Governador mira gasto com aluguel de imóvel administrativo

Ideia é trocar prédios em regiões caras da cidade pelo centro da capital; projeto existe desde o mandato anterior

Julia Duailibi, O Estado de S.Paulo

02 de janeiro de 2011 | 00h00

O governador de São Paulo, Geraldo Alckmin (PSDB), pretende fazer uma revisão nas despesas do governo estadual, principalmente nos gastos com aluguéis de prédios administrativos e reformas de imóveis.

Mesmo antes de tomar posse, Alckmin pediu um levantamento em todas as secretarias para saber quais são os imóveis que estão alugados e qual o valor que está sendo pago por eles.

A orientação, que será repassada à nova equipe, é tentar trocar aluguéis de prédios em regiões caras da cidade pelo centro da capital. Um dos exemplos apontados é a Secretaria de Economia e Planejamento, que ocupa imóveis no Itaim e nos Jardins, bairros que têm o metro quadrado muito valorizado.

No seu mandato anterior, Alckmin anunciou que pretendia trazer para o centro de São Paulo grande parte da estrutura administrativa do Estado. A ideia era diminuir os gastos com aluguéis dos prédios nas regiões mais valorizadas da cidade e ajudar a revitalizar o centro paulistano.

Ao assumir em 2007, o então governador José Serra não deu continuidade ao projeto.

Questionado ontem sobre as medidas que o governo pretende adotar para aumentar a economia em alguns setores, o novo secretário de Economia e Planejamento, Andrea Calabi, afirmou que ainda será feita uma avaliação sobre as despesas estaduais. Adiantou, no entanto, que acha pouco provável que o novo governo encontre problemas.

"Nós vamos agir como aquele radar verdinho. Temos que escanear tudo para ver se tem algum óvni. Mas acredito que não tenha", declarou Calabi.
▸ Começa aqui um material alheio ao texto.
`src/rtl/bias_weight_updater.sv`:
```
// Bias weight table trainer: queues in-flight predictions and writes back the saturated bias weight on resolve.
// Optional macro BIAS_FWD_EN forwards trained weights into queued entries that share the trained index.
module bias_weight_updater #(
    parameter int DEPTH    = 8,
    parameter int INDEX_W  = 10,
    parameter int WEIGHT_W = 2
) (
    input  logic                       clk,
    input  logic                       rst,
    input  logic                       pred_valid,
    input  logic [INDEX_W-1:0]         pred_index,
    input  logic [WEIGHT_W-1:0]        pred_weight,
    output logic                       pred_ready,
    input  logic                       resolve_valid,
    input  logic                       resolve_taken,
    input  logic                       flush,
    output logic [INDEX_W-1:0]         index_update,
    output logic [WEIGHT_W-1:0]        weight_update,
    output logic                       en_1,
    output logic [$clog2(DEPTH):0]     count,
    output logic                       underflow
);
    localparam int PW = $clog2(DEPTH);
    localparam int CW = PW + 1;
    localparam logic signed [WEIGHT_W-1:0] W_MAX = {1'b0, {(WEIGHT_W-1){1'b1}}};
    localparam logic signed [WEIGHT_W-1:0] W_MIN = {1'b1, {(WEIGHT_W-1){1'b0}}};
    localparam logic signed [WEIGHT_W-1:0] W_ONE = {{(WEIGHT_W-1){1'b0}}, 1'b1};

    logic [PW-1:0]        rd_ptr_reg, wr_ptr_reg;
    logic [CW-1:0]        count_reg, count_next;
    logic                 underflow_reg;
    logic [INDEX_W-1:0]   index_update_reg;
    logic [WEIGHT_W-1:0]  weight_update_reg;
    logic                 en_1_reg;

    logic [INDEX_W-1:0]   idx_arr [DEPTH];
    logic [WEIGHT_W-1:0]  w_arr   [DEPTH];

    logic                 push, pop;
    logic [INDEX_W-1:0]   head_idx;
    logic signed [WEIGHT_W-1:0] head_w;
    logic signed [WEIGHT_W-1:0] w_next;
    logic                 low_conf, predicted_taken, train, write_next;
    logic                 fwd_push;

    assign pred_ready = (count_reg != CW'(DEPTH));
    assign push       = pred_valid && pred_ready && !flush;
    assign pop        = resolve_valid && (count_reg != '0) && !flush;

    assign head_idx = idx_arr[rd_ptr_reg];
    assign head_w   = w_arr[rd_ptr_reg];

    // Weights near zero are low confidence and always trained toward the outcome.
    assign predicted_taken = !head_w[WEIGHT_W-1];
    assign low_conf        = (head_w == '0) || (head_w == '1);
    assign train           = (predicted_taken != resolve_taken) || low_conf;

    always_comb begin
        w_next = head_w;
        if (resolve_taken) begin
            if (head_w != W_MAX) w_next = head_w + W_ONE;
        end else begin
            if (head_w != W_MIN) w_next = head_w - W_ONE;
        end
    end

    assign write_next = pop && train && (w_next != head_w);

`ifdef BIAS_FWD_EN
    assign fwd_push = write_next && (pred_index == head_idx);
`else
    assign fwd_push = 1'b0;
`endif

    // Each entry owns its storage so forwarding can rewrite any matching slot in parallel.
    generate
        for (genvar gi = 0; gi < DEPTH; gi++) begin : g_entry
            logic [INDEX_W-1:0]  idx_reg;
            logic [WEIGHT_W-1:0] w_reg;
            logic                wr_sel;

            assign wr_sel = push && (wr_ptr_reg == PW'(gi));

            always_ff @(posedge clk) begin
                if (wr_sel) begin
                    idx_reg <= pred_index;
                    w_reg   <= fwd_push ? w_next : pred_weight;
                end
`ifdef BIAS_FWD_EN
                else if (write_next && (rd_ptr_reg != PW'(gi)) && (idx_reg == head_idx)) begin
                    w_reg <= w_next;
                end
`endif
            end

            assign idx_arr[gi] = idx_reg;
            assign w_arr[gi]   = w_reg;
        end
    endgenerate

    always_comb begin
        count_next = count_reg;
        case ({push, pop})
            2'b10:   count_next = count_reg + 1'b1;
            2'b01:   count_next = count_reg - 1'b1;
            default: count_next = count_reg;
        endcase
    end

    always_ff @(posedge clk or posedge rst) begin
        if (rst) begin
            rd_ptr_reg    <= '0;
            wr_ptr_reg    <= '0;
            count_reg     <= '0;
            underflow_reg <= 1'b0;
        end else if (flush) begin
            rd_ptr_reg <= '0;
            wr_ptr_reg <= '0;
            count_reg  <= '0;
        end else begin
            if (push) wr_ptr_reg <= wr_ptr_reg + 1'b1;
            if (pop)  rd_ptr_reg <= rd_ptr_reg + 1'b1;
            count_reg <= count_next;
            if (resolve_valid && (count_reg == '0)) underflow_reg <= 1'b1;
        end
    end

    always_ff @(posedge clk or posedge rst) begin
        if (rst) begin
            en_1_reg          <= 1'b0;
            index_update_reg  <= '0;
            weight_update_reg <= '0;
        end else begin
            en_1_reg <= write_next;
            if (write_next) begin
                index_update_reg  <= head_idx;
                weight_update_reg <= w_next;
            end
        end
    end

    assign en_1          = en_1_reg;
    assign index_update  = index_update_reg;
    assign weight_update = weight_update_reg;
    assign count         = count_reg;
    assign underflow     = underflow_reg;
endmodule

```
### src/rtl/down_counter_nbit.sv
// Loadable N-bit down-counter with start/busy/done handshake, optional auto-reload on terminal
// count and a combinational borrow flag.
module down_counter_nbit #(
    parameter int unsigned WIDTH = 8
) (
    input  logic             clock,
    input  logic             reset,
    input  logic             clkEN,
    input  logic             start,
    input  logic [WIDTH-1:0] ld_val,
    input  logic             cnt,
    input  logic             auto_reload,
    output logic [WIDTH-1:0] count,
    output logic             bo,
    output logic             busy,
    output logic             done
);

    typedef enum logic [1:0] {
        StIdle = 2'b00,
        StRun  = 2'b01
    } state_e;

    localparam logic [WIDTH-1:0] CountZero = '0;
    localparam logic [WIDTH-1:0] CountOne  = WIDTH'(1);

    state_e           state_q, state_d;
    logic [WIDTH-1:0] count_q, count_d;
    logic             done_q, done_d;
    logic             ld_zero;

    assign ld_zero = (ld_val == CountZero);

    always_ff @(posedge clock) begin
        if (reset) begin
            state_q <= StIdle;
            count_q <= CountZero;
            done_q  <= 1'b0;
        end else if (clkEN) begin
            state_q <= state_d;
            count_q <= count_d;
            done_q  <= done_d;
        end
    end

    always_comb begin
        state_d = state_q;
        count_d = count_q;
        done_d  = 1'b0;
        case (state_q)
            StIdle: begin
                if (start) begin
                    count_d = ld_val;
                    if (ld_zero) begin
                        done_d = 1'b1;
                    end else begin
                        state_d = StRun;
                    end
                end
            end
            StRun: begin
                if (start) begin
                    // Restart: a zero reload value is a zero-length countdown.
                    count_d = ld_val;
                    if (ld_zero) begin
                        done_d  = 1'b1;
                        state_d = StIdle;
                    end
                end else if (cnt) begin
                    if (count_q == CountOne) begin
                        done_d = 1'b1;
                        if (auto_reload && !ld_zero) begin
                            count_d = ld_val;
                        end else begin
                            count_d = CountZero;
                            state_d = StIdle;
                        end
                    end else if (count_q != CountZero) begin
                        count_d = count_q - CountOne;
                    end
                end
            end
            default: begin
                state_d = StIdle;
            end
        endcase
    end

    always_comb begin
        count = count_q;
        done  = done_q;
        busy  = (state_q == StRun);
        bo    = (count_q == CountZero);
    end

endmodule
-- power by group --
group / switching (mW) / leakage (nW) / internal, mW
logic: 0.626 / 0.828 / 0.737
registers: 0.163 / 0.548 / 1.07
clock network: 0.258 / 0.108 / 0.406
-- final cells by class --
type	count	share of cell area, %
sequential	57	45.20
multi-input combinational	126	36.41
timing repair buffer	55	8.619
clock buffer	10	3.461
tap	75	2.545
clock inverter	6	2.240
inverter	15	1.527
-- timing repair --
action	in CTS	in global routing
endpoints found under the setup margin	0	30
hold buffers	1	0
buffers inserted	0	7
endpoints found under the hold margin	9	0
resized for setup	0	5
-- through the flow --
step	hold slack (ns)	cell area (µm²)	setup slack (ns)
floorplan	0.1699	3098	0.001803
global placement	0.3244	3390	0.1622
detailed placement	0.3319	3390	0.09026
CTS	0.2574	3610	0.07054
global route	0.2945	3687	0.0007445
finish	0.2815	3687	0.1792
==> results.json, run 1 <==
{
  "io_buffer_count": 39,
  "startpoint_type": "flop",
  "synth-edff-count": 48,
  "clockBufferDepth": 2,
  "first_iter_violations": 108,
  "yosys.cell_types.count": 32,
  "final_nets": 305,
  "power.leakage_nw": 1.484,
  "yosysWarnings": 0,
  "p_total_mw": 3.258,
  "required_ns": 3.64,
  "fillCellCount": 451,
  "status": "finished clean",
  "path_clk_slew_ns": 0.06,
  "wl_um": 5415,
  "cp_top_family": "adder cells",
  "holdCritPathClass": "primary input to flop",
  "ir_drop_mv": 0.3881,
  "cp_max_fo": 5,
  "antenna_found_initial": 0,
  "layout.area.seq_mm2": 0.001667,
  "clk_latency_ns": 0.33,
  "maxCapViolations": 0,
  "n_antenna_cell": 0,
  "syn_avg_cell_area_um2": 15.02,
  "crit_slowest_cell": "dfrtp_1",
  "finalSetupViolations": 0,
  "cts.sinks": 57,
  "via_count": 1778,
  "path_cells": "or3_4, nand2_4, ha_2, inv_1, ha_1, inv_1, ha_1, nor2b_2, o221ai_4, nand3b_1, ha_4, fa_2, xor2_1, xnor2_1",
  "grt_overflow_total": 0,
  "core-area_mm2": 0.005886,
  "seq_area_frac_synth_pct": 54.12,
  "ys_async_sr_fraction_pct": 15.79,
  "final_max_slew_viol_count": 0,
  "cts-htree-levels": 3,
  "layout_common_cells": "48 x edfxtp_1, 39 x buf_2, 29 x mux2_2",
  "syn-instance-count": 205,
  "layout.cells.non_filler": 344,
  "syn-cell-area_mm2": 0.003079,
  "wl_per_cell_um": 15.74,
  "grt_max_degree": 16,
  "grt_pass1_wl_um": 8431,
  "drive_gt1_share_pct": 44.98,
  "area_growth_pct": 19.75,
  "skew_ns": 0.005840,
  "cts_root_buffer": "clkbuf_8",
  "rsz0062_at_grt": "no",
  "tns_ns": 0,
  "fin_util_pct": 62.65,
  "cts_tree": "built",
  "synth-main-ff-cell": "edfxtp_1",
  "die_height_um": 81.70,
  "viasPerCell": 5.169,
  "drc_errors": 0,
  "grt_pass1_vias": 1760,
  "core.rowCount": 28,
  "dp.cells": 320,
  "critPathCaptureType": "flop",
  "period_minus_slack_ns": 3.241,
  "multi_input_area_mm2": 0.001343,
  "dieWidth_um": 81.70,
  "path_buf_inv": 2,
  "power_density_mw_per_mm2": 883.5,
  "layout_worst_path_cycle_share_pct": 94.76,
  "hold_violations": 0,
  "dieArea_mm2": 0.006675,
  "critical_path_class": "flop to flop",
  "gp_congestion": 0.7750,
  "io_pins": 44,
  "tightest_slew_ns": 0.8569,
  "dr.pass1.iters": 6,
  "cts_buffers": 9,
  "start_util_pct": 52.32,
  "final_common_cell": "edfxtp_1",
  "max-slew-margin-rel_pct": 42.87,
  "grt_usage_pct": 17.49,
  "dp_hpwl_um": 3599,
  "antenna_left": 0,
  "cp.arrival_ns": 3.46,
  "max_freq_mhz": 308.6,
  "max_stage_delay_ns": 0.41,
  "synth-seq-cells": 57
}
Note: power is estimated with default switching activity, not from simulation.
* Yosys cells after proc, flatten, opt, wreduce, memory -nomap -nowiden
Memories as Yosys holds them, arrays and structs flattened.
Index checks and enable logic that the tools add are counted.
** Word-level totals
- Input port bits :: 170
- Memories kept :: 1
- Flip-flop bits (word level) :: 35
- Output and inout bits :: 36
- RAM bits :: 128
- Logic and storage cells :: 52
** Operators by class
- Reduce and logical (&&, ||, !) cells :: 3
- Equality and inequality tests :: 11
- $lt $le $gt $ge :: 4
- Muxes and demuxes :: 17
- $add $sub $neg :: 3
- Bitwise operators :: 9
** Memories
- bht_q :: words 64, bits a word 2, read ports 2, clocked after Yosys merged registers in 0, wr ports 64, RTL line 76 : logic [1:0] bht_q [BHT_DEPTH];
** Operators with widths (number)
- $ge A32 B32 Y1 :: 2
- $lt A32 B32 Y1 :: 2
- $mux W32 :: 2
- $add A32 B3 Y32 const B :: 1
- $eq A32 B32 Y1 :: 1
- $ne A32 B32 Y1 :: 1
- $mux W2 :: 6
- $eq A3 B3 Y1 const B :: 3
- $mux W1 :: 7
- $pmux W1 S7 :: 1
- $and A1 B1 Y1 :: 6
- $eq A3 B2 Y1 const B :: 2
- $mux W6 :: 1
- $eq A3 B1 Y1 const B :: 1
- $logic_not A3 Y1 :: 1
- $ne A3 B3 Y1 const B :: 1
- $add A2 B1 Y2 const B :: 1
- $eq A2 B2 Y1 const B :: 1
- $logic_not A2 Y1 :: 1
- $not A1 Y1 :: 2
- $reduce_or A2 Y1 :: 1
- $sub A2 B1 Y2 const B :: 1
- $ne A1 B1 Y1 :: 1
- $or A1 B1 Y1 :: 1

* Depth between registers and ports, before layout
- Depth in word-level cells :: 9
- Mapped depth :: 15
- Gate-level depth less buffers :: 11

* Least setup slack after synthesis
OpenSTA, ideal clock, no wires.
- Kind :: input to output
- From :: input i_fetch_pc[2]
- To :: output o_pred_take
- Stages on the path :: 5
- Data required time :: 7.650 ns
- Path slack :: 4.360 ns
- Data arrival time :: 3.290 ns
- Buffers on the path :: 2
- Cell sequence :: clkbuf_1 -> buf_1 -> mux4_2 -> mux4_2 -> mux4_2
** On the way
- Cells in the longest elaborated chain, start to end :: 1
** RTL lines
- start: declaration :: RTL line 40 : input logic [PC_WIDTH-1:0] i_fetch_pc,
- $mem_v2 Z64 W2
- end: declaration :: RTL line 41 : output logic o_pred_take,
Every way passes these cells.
**config.mk**
```make
export PLATFORM = sky130hd
export DESIGN_NAME = serial_subtractor
export DESIGN_NICKNAME = d
export VERILOG_FILES = /design/src/rtl/serial_subtractor.sv
export SDC_FILE = /design/constraint.sdc
export NUM_CORES = 1
export LEC_CHECK = 0
export ABC_AREA = 1
export CORE_MARGIN = 3
export CORE_UTILIZATION = 60
export DETAILED_ROUTE_END_ITERATION = 16
export DONT_BUFFER_PORTS = 1
export PLACE_DENSITY = 0.76
export RECOVER_POWER = 25
export SLEW_MARGIN = 20
export SYNTH_ARGS = -nofsm -noshare
export SYNTH_HDL_FRONTEND = slang
export SYNTH_SLANG_ARGS = --single-unit
```
**constraint.sdc**
```tcl
create_clock -name clk -period 1.5 [get_ports clk]
set_clock_uncertainty 0.1 [all_clocks]
set_input_delay 0.225 -clock clk [delete_from_list [all_inputs] [get_ports clk]]
set_output_delay 0.225 -clock clk [all_outputs]
set_load 0.02 [all_outputs]
```
**src/rtl/serial_subtractor.sv**
```systemverilog
`default_nettype none
// ============================================================================
//  Module   : serial_subtractor
//  Purpose  : Bit-serial two's-complement subtractor. Computes
//             diff = a - b - bin one bit per clock, LSB first, through a
//             single full-subtractor cell with a registered borrow.
//  Revision : 1.0 - initial release
// ----------------------------------------------------------------------------
//  Ports
//    clk    in   1      rising-edge clock
//    rst_n  in   1      asynchronous active-low reset
//    start  in   1      request; sampled only in IDLE or DONE
//    a      in   WIDTH  minuend, captured on accepted start
//    b      in   WIDTH  subtrahend, captured on accepted start
//    bin    in   1      borrow-in, captured on accepted start
//    busy   out  1      high while bits are being processed (SHIFT)
//    done   out  1      one-cycle pulse when a result is complete
//    diff   out  WIDTH  last completed difference
//    bout   out  1      borrow-out of the MSB (unsigned a < b + bin)
//    ovf    out  1      signed overflow of the last result
// ============================================================================
module serial_subtractor #(
  parameter int WIDTH = 8
) (
  input  logic             clk,
  input  logic             rst_n,
  input  logic             start,
  input  logic [WIDTH-1:0] a,
  input  logic [WIDTH-1:0] b,
  input  logic             bin,
  output logic             busy,
  output logic             done,
  output logic [WIDTH-1:0] diff,
  output logic             bout,
  output logic             ovf
);

  localparam int               CNT_W    = (WIDTH > 1) ? $clog2(WIDTH) : 1;
  localparam logic [CNT_W-1:0] CNT_LAST = CNT_W'(WIDTH - 1);

  typedef enum logic [1:0] {
    ST_IDLE  = 2'd0,
    ST_SHIFT = 2'd1,
    ST_DONE  = 2'd2
  } state_t;

  state_t             state_q, state_d;
  logic [WIDTH-1:0]   a_sr_q,  a_sr_d;
  logic [WIDTH-1:0]   b_sr_q,  b_sr_d;
  logic [WIDTH-1:0]   work_q,  work_d;
  logic [CNT_W-1:0]   cnt_q,   cnt_d;
  logic               br_q,    br_d;
  logic               busy_q,  busy_d;
  logic               done_q,  done_d;
  logic [WIDTH-1:0]   diff_q,  diff_d;
  logic               bout_q,  bout_d;
  logic               ovf_q,   ovf_d;

  // Full-subtractor cell on the current LSBs of the operand shift registers.
  logic a_bit;
  logic b_bit;
  logic diff_bit;
  logic br_next;

  assign a_bit    = a_sr_q[0];
  assign b_bit    = b_sr_q[0];
  assign diff_bit = a_bit ^ b_bit ^ br_q;
  assign br_next  = (~a_bit & b_bit) | (~(a_bit ^ b_bit) & br_q);

  always_comb begin
    state_d = state_q;
    a_sr_d  = a_sr_q;
    b_sr_d  = b_sr_q;
    work_d  = work_q;
    cnt_d   = cnt_q;
    br_d    = br_q;
    busy_d  = 1'b0;
    done_d  = 1'b0;
    diff_d  = diff_q;
    bout_d  = bout_q;
    ovf_d   = ovf_q;

    case (state_q)
      ST_IDLE, ST_DONE: begin
        if (start) begin
          a_sr_d  = a;
          b_sr_d  = b;
          br_d    = bin;
          cnt_d   = '0;
          state_d = ST_SHIFT;
          busy_d  = 1'b1;
        end else begin
          state_d = ST_IDLE;
        end
      end

      ST_SHIFT: begin
        busy_d = 1'b1;
        // Result bits enter at the MSB so that after WIDTH shifts the first
        // (LSB) difference bit has reached position 0.
        work_d = {diff_bit, work_q[WIDTH-1:1]};
        a_sr_d = {1'b0, a_sr_q[WIDTH-1:1]};
        b_sr_d = {1'b0, b_sr_q[WIDTH-1:1]};
        br_d   = br_next;
        cnt_d  = cnt_q + CNT_W'(1);
        if (cnt_q == CNT_LAST) begin
          state_d = ST_DONE;
          busy_d  = 1'b0;
          done_d  = 1'b1;
          diff_d  = {diff_bit, work_q[WIDTH-1:1]};
          bout_d  = br_next;
          // On the MSB cycle br_q is the borrow into the sign bit and
          // br_next the borrow out; they differ exactly on signed overflow.
          ovf_d   = br_q ^ br_next;
        end
      end

      default: begin
        state_d = ST_IDLE;
      end
    endcase
  end

  always_ff @(posedge clk or negedge rst_n) begin
    if (!rst_n) begin
      state_q <= ST_IDLE;
      a_sr_q  <= '0;
      b_sr_q  <= '0;
      work_q  <= '0;
      cnt_q   <= '0;
      br_q    <= 1'b0;
      busy_q  <= 1'b0;
      done_q  <= 1'b0;
      diff_q  <= '0;
      bout_q  <= 1'b0;
      ovf_q   <= 1'b0;
    end else begin
      state_q <= state_d;
      a_sr_q  <= a_sr_d;
      b_sr_q  <= b_sr_d;
      work_q  <= work_d;
      cnt_q   <= cnt_d;
      br_q    <= br_d;
      busy_q  <= busy_d;
      done_q  <= done_d;
      diff_q  <= diff_d;
      bout_q  <= bout_d;
      ovf_q   <= ovf_d;
    end
  end

  assign busy = busy_q;
  assign done = done_q;
  assign diff = diff_q;
  assign bout = bout_q;
  assign ovf  = ovf_q;

endmodule
`default_nettype wire

```
$ cat src/rtl/light_fader.sv
// Lamp output stage: ramps brightness towards the light_on target in STEP
// increments every STEP_DIV clocks, with a manual override to full brightness.
module light_fader
    import lighting_pkg::*;
#(
    parameter int unsigned PWM_BITS = LP_PWM_BITS,
    parameter int unsigned STEP_DIV = LP_STEP_DIV,
    parameter int unsigned STEP     = LP_STEP
) (
    input  logic                clk,
    input  logic                reset,
    input  logic                light_on,
    input  logic                manual_override,
    output logic [PWM_BITS-1:0] level,
    output logic                fading,
    output logic                pwm_out
);

    localparam int unsigned LP_MAX  = (1 << PWM_BITS) - 1;
    localparam int unsigned LP_PW   = $clog2(STEP_DIV);

    localparam logic [PWM_BITS:0]   LP_MAX_EXT  = (PWM_BITS+1)'(LP_MAX);
    localparam logic [PWM_BITS:0]   LP_STEP_EXT = (PWM_BITS+1)'(STEP);
    localparam logic [PWM_BITS-1:0] LP_MAX_LVL  = PWM_BITS'(LP_MAX);
    localparam logic [LP_PW-1:0]    LP_TICK     = LP_PW'(STEP_DIV - 1);

    fade_state_t         r_state;
    fade_state_t         w_next_state;
    logic [PWM_BITS-1:0] r_level;
    logic [PWM_BITS-1:0] w_next_level;
    logic [LP_PW-1:0]    r_presc;
    logic [LP_PW-1:0]    w_next_presc;
    logic                r_fading;
    logic                w_next_fading;

    logic                w_tick;
    logic                w_ramping;
    logic [PWM_BITS:0]   w_up_sum;
    logic [PWM_BITS:0]   w_dn_diff;
    logic [PWM_BITS-1:0] w_up_lvl;
    logic [PWM_BITS-1:0] w_dn_lvl;

    assign w_tick    = (r_presc == LP_TICK);
    assign w_ramping = (r_state == FADE_UP) || (r_state == FADE_DOWN);

    // One extra bit: the sum cannot overflow, and the difference's MSB is the borrow.
    assign w_up_sum  = {1'b0, r_level} + LP_STEP_EXT;
    assign w_dn_diff = {1'b0, r_level} - LP_STEP_EXT;
    assign w_up_lvl  = (w_up_sum > LP_MAX_EXT) ? LP_MAX_LVL : w_up_sum[PWM_BITS-1:0];
    assign w_dn_lvl  = w_dn_diff[PWM_BITS] ? '0 : w_dn_diff[PWM_BITS-1:0];

    always_comb begin
        w_next_state = r_state;
        w_next_level = r_level;
        if (manual_override) begin
            w_next_state = BRIGHT;
            w_next_level = LP_MAX_LVL;
        end else begin
            case (r_state)
                DARK: begin
                    w_next_level = '0;
                    if (light_on) w_next_state = FADE_UP;
                end
                FADE_UP: begin
                    if (!light_on) begin
                        w_next_state = FADE_DOWN;
                    end else if (w_tick) begin
                        w_next_level = w_up_lvl;
                        if (w_up_lvl == LP_MAX_LVL) w_next_state = BRIGHT;
                    end
                end
                BRIGHT: begin
                    if (!light_on) w_next_state = FADE_DOWN;
                end
                FADE_DOWN: begin
                    if (light_on) begin
                        w_next_state = FADE_UP;
                    end else if (w_tick) begin
                        w_next_level = w_dn_lvl;
                        if (w_dn_lvl == '0) w_next_state = DARK;
                    end
                end
                default: w_next_state = DARK;
            endcase
        end
    end

    // Prescaler restarts on any state change so a reversal gets a full step period.
    always_comb begin
        w_next_presc = '0;
        if ((w_next_state == r_state) && w_ramping && !w_tick) begin
            w_next_presc = r_presc + LP_PW'(1);
        end
    end

    assign w_next_fading = (w_next_state == FADE_UP) || (w_next_state == FADE_DOWN);

    always_ff @(posedge clk) begin
        if (reset) begin
            r_state  <= DARK;
            r_level  <= '0;
            r_presc  <= '0;
            r_fading <= 1'b0;
        end else begin
            r_state  <= w_next_state;
            r_level  <= w_next_level;
            r_presc  <= w_next_presc;
            r_fading <= w_next_fading;
        end
    end

    pwm_gen #(
        .PWM_BITS (PWM_BITS)
    ) u_pwm_gen (
        .clk     (clk),
        .reset   (reset),
        .level   (r_level),
        .pwm_out (pwm_out)
    );

    assign level  = r_level;
    assign fading = r_fading;

endmodule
Amanhã, durante a primeira reunião do secretariado da gestão Geraldo Alckmin, será dada a orientação a respeito dos gastos com os imóveis.

Há quatro anos, quando assumiu o governo do Estado, Serra anunciou uma revisão em contratos e pente fino nas despesas.

Guerra fiscal. O novo secretário do Planejamento afirmou também que, do ponto de vista econômico, a guerra fiscal é o principal desafio a ser enfrentado pela gestão Alckmin. "O resto está tudo em ordem. Não temos problemas grandes", disse.